Retype, word for word, every line from the one holding "f1_q <= u_first;" through the one holding "Signal buffers |" in the entries below, both included, and only those lines.

[DATA EXTRACTS — start]

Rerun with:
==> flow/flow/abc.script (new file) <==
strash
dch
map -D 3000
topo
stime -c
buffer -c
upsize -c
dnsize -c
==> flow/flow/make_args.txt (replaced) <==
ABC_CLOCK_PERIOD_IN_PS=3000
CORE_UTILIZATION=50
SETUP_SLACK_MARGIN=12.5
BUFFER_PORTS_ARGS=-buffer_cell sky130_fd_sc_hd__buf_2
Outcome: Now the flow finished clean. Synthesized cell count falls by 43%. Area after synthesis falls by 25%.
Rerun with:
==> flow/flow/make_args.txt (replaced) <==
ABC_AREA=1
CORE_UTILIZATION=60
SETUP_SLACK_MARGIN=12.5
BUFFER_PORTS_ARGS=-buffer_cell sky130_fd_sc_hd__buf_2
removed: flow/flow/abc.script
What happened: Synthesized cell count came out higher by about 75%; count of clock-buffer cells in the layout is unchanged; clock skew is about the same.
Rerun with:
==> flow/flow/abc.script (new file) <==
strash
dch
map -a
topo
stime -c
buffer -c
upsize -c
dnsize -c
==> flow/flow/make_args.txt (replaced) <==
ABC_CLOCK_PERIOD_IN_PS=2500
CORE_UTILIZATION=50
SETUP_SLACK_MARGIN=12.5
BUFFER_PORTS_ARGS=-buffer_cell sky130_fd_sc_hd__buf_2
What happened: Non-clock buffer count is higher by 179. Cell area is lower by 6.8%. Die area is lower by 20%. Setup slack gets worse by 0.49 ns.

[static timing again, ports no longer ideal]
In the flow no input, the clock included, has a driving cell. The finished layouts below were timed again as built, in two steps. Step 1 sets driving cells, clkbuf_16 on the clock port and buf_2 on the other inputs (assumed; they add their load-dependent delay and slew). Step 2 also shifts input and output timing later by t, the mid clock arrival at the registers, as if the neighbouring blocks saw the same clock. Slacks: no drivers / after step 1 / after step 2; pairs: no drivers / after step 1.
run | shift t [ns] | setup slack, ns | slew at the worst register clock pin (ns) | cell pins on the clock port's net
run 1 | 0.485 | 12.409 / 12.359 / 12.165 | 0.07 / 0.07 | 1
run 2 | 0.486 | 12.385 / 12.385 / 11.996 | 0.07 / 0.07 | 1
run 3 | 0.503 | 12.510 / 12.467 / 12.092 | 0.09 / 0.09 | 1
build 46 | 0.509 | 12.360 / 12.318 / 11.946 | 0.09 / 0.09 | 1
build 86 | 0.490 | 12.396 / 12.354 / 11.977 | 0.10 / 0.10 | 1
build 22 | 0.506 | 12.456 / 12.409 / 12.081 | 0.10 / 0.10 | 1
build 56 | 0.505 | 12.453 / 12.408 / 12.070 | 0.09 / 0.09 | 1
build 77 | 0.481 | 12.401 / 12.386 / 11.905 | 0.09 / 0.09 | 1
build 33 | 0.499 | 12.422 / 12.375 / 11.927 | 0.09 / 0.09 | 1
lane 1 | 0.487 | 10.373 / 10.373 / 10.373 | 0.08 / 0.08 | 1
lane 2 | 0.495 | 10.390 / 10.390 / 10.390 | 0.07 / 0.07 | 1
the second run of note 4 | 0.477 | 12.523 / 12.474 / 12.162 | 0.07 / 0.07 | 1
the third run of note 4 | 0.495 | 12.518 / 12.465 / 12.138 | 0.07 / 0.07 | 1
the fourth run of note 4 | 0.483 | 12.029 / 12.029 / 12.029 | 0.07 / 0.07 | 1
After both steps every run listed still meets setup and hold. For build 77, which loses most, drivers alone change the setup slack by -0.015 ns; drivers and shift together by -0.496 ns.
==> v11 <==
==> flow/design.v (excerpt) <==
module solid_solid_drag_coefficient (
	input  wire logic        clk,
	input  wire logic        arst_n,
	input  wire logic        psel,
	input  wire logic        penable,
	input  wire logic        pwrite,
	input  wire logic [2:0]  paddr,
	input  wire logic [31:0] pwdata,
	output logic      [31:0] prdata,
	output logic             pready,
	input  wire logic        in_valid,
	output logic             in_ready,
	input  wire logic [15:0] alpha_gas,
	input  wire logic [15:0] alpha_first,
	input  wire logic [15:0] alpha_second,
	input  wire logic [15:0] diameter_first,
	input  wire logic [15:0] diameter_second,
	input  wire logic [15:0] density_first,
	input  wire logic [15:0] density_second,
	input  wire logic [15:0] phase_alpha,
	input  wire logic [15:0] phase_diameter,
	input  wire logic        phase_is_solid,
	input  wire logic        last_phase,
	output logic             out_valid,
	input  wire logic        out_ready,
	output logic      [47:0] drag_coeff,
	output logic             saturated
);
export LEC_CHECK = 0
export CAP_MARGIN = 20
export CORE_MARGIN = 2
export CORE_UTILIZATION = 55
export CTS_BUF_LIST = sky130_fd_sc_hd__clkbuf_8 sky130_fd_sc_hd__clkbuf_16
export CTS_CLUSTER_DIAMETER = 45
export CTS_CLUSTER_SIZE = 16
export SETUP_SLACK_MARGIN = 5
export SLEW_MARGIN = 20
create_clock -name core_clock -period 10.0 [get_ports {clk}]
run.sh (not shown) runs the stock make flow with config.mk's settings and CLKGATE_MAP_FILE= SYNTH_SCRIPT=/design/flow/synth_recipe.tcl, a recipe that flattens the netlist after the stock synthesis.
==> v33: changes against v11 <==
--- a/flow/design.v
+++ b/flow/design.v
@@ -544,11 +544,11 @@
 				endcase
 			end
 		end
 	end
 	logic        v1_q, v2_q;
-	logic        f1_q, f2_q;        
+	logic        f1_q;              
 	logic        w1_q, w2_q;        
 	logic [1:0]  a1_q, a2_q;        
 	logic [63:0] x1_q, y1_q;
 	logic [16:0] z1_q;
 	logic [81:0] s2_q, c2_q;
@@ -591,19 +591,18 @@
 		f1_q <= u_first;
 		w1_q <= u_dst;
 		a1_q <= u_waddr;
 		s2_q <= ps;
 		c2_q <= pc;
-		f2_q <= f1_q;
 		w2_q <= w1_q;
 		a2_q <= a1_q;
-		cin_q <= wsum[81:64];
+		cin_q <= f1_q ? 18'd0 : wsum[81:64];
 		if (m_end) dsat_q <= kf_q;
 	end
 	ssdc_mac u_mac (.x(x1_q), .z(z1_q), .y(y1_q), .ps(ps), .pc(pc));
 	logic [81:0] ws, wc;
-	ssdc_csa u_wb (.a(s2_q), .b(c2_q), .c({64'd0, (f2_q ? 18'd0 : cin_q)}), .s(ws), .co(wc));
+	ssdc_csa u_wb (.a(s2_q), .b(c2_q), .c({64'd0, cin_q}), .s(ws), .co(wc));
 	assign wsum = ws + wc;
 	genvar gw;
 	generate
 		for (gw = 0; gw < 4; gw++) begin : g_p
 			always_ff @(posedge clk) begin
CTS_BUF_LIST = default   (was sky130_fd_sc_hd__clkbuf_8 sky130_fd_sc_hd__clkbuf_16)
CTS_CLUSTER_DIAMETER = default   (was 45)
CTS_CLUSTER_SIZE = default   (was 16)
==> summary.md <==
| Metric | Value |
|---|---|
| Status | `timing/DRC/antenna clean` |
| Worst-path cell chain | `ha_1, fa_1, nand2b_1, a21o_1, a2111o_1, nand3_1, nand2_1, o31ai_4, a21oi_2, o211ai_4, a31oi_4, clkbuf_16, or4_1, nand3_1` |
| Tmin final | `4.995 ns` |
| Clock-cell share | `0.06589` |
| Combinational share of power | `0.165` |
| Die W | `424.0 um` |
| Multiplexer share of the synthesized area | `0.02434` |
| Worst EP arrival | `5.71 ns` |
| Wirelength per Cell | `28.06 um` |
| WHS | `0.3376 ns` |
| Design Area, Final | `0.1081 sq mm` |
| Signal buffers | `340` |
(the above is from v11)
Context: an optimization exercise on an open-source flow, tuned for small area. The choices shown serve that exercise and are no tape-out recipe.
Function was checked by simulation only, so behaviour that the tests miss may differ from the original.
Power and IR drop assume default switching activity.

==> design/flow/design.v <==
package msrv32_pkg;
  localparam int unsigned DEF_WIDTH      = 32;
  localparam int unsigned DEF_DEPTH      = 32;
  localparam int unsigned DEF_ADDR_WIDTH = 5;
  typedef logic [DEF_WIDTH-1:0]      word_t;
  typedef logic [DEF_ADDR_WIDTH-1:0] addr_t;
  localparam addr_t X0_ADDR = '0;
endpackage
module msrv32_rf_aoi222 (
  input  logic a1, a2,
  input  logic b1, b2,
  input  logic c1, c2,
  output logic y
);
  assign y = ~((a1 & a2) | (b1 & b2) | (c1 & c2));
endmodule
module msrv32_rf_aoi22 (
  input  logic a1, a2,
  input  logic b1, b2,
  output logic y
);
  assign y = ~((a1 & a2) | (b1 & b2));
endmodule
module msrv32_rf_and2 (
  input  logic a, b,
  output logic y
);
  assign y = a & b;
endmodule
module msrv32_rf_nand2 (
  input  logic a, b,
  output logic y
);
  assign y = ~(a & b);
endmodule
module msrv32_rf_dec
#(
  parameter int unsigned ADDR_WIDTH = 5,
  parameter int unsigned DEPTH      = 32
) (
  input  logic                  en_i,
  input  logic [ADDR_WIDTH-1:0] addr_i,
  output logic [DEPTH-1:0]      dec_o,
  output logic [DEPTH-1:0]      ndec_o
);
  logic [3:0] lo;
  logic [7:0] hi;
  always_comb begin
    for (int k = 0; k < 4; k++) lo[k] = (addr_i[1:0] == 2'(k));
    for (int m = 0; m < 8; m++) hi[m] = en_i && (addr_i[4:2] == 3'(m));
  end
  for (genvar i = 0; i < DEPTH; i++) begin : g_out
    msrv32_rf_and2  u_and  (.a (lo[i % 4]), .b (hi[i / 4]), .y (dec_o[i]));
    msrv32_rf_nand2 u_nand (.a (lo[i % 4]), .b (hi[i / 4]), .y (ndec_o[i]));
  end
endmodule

[DATA EXTRACTS — finish]
[DATA EXTRACTS — start]

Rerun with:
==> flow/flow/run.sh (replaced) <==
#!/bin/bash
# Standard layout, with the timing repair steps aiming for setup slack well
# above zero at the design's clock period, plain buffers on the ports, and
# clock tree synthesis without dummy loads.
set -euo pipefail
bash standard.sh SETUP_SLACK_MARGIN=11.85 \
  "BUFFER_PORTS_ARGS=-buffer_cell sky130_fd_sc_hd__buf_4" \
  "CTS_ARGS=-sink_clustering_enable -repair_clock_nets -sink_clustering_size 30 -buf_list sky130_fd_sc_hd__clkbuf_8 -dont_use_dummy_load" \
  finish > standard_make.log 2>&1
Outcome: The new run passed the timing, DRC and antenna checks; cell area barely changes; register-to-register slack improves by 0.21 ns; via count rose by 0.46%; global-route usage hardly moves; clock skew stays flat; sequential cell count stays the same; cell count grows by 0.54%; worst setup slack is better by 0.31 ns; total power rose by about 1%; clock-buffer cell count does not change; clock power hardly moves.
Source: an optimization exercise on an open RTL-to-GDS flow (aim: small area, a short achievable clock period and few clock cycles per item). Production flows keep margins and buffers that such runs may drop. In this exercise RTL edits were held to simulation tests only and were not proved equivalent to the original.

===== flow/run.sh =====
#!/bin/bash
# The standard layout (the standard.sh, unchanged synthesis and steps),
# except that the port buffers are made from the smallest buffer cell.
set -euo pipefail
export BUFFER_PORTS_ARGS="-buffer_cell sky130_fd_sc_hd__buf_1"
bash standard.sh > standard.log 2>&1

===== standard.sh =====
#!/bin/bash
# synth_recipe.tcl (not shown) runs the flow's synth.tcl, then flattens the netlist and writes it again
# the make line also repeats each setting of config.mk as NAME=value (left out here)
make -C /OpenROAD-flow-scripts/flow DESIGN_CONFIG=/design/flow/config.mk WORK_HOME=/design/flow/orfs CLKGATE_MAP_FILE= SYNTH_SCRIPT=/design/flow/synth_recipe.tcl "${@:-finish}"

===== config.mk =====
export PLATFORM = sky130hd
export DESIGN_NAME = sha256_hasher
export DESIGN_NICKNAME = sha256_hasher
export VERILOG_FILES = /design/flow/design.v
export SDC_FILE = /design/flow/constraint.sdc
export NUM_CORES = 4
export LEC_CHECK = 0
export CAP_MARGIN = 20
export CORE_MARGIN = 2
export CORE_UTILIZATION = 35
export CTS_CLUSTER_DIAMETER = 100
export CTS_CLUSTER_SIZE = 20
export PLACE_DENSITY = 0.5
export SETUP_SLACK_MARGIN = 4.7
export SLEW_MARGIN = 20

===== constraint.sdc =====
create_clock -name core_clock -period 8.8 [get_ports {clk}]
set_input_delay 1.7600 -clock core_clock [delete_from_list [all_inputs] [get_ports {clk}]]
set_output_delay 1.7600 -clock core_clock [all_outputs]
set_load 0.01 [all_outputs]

[DATA EXTRACTS — finish]

» **SOLUTION TO THIS EXERCISE**:
 		f1_q <= u_first;
 		w1_q <= u_dst;
 		a1_q <= u_waddr;
 		s2_q <= ps;
 		c2_q <= pc;
-		f2_q <= f1_q;
 		w2_q <= w1_q;
 		a2_q <= a1_q;
-		cin_q <= wsum[81:64];
+		cin_q <= f1_q ? 18'd0 : wsum[81:64];
 		if (m_end) dsat_q <= kf_q;
 	end
 	ssdc_mac u_mac (.x(x1_q), .z(z1_q), .y(y1_q), .ps(ps), .pc(pc));
 	logic [81:0] ws, wc;
-	ssdc_csa u_wb (.a(s2_q), .b(c2_q), .c({64'd0, (f2_q ? 18'd0 : cin_q)}), .s(ws), .co(wc));
+	ssdc_csa u_wb (.a(s2_q), .b(c2_q), .c({64'd0, cin_q}), .s(ws), .co(wc));
 	assign wsum = ws + wc;
 	genvar gw;
 	generate
 		for (gw = 0; gw < 4; gw++) begin : g_p
 			always_ff @(posedge clk) begin
CTS_BUF_LIST = default   (was sky130_fd_sc_hd__clkbuf_8 sky130_fd_sc_hd__clkbuf_16)
CTS_CLUSTER_DIAMETER = default   (was 45)
CTS_CLUSTER_SIZE = default   (was 16)
==> summary.md <==
| Metric | Value |
|---|---|
| Status | `timing/DRC/antenna clean` |
| Worst-path cell chain | `ha_1, fa_1, nand2b_1, a21o_1, a2111o_1, nand3_1, nand2_1, o31ai_4, a21oi_2, o211ai_4, a31oi_4, clkbuf_16, or4_1, nand3_1` |
| Tmin final | `4.995 ns` |
| Clock-cell share | `0.06589` |
| Combinational share of power | `0.165` |
| Die W | `424.0 um` |
| Multiplexer share of the synthesized area | `0.02434` |
| Worst EP arrival | `5.71 ns` |
| Wirelength per Cell | `28.06 um` |
| WHS | `0.3376 ns` |
| Design Area, Final | `0.1081 sq mm` |
| Signal buffers | `340` |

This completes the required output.